A motion was made in the court below to quash the indictment for the following reason: “Before the grand jury there was no testimony produced in support of the averments contained in the indictment. This reason defendant offers to sustain by the testimony of all the witnesses whose names are endorsed upon the indictment and by the testimony of the stenographer who took the notes of the proceedings before the grand jury. ’ ’ The court refused to permit appellants to produce such testimony and denied the motion to quash. This action is the subject of the first and second assignments of error.

*574 It should be observed that the contention made for appellants is not that they were not permitted to prove that no witnesses testified before the grand jury. They state in their brief “that testimony of the witnesses who testified, and the stenographerwho took their testimony, showing that the testimony given had no relation whatever to the averments in the indictment, was admissible and should have been heard.” Manifestly, the gravamen of the complaint is that the testimony of the witnesses whose names were endorsed upon the bill did not support the averments therein. Therefore, the question is whether a defendant has the right to allege and attempt to prove that the testimony given before a grand jury by witnesses legally competent to testify, whose names were duly endorsed upon the bill, was insufficient to make out a prima facie case. It is well settled in this State that an indictment may be quashed for matters not apparent upon the face of the record (Com. v. Bradney, 126 Pa. 199; Com. v. Green, 126 Pa. 531; and Com. v. Ross, 58 Pa. Superior Ct. 412), as where an outside party has interfered with the grand jury during its deliberations upon the case (Com. v. Bradney, supra); or where a presentment has been made upon the testimony of witnesses examined upon a different charge against another defendant and not from the personal knowledge or observation of the grand jurors (Com. v. Green, supra); or where no witnesses appear before the grand jury; or where the only witnesses who appeared before-them •were persons whose names were not endorsed upon the bill and therefore could not be sworn by the grand jury (Act of March 31, I860, P. L. 427); or perhaps where the only witnesses appearing before the grand jury were legally incompetent to testify. But none of the cases decides or even intimates that a defendant may call and examine the witnesses who testified before the grand jury to prove *575 that their testimony before that body was insufficient to warrant the return of a true bill. Such a practice would amount to an appeal from the finding of the grand jury to the court. It would introduce a practice in the criminal law which would be not only novel, but revolutionary. It is generally held that an indictment will not be quashed on the ground of insufficiency of the evidence where some witnesses were examined by the grand jury: 31 C. J. 808. We find no merit in these assignments.
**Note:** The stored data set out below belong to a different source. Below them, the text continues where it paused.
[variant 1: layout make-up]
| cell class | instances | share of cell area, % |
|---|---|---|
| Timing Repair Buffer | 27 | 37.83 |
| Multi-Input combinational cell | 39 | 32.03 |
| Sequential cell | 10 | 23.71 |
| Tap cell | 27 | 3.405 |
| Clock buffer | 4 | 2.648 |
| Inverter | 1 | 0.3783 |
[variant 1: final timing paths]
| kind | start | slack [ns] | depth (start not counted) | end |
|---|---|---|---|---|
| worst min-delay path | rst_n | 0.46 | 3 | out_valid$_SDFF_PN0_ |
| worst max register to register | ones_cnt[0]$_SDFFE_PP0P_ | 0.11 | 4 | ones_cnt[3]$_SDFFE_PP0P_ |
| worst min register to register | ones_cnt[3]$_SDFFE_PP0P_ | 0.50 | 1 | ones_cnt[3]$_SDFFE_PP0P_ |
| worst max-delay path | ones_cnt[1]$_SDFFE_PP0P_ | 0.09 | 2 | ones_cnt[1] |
When the case was called for trial, Boyle entered a plea .of nolo contendere, took the stand for the Commonwealth and testified in detail as to how his co-school directors and Herr and Mailander entered into a corrupt bargain to have the school board let a contract to Mailander to construct a sump near the Thomas Jefferson School, which had just been corn-completed, and make a fill in the front thereof, which work would cost him about $4,000', at a price which would give the parties to the bargain a “kick-back” of about $4,000;'that the contract was awarded to Mailander at $8,370; and that after the work was done and Mailander was paid, he put $4,000 into a pool made up from several sources, one of which was Herr, which was divided among the school directors. Other witnesses called by the Commonwealth testified that the contract price exceeded the fair market price of the work done by about $4,000'. By the third and fourth assignments of error there is presented the question whether the trial judge erred when he charged on the subject of the corroboration of the accomplice Boyle, as follows:

“Now, gentlemen of the jury, difficult though the task may be, it is of vital importance in this case that you should determine from this perplexing and confusing evidence, if you can, what was the fair worth of that work in 1925, in order to deter *576 mine whether Mailander’s hid of $8,370 was reasonable or excessive, honest or dishonest, because if you adopt the Commonwealth’s figures as against defendants ’ figures you might find that bid dishonestly excessive approximating $4,000, and you have a circumstance strongly corroborating the tale told by Boyle, upon which the Commonwealth must rely for conviction.”
“We have already said that if you adopt the Commonwealth’s figures as to the worth of the work, against the figures of the defendants on comparison of the contract figures showing excess approximating $4,000', you have in the case material indirect corroboration of Boyle’s testimony.”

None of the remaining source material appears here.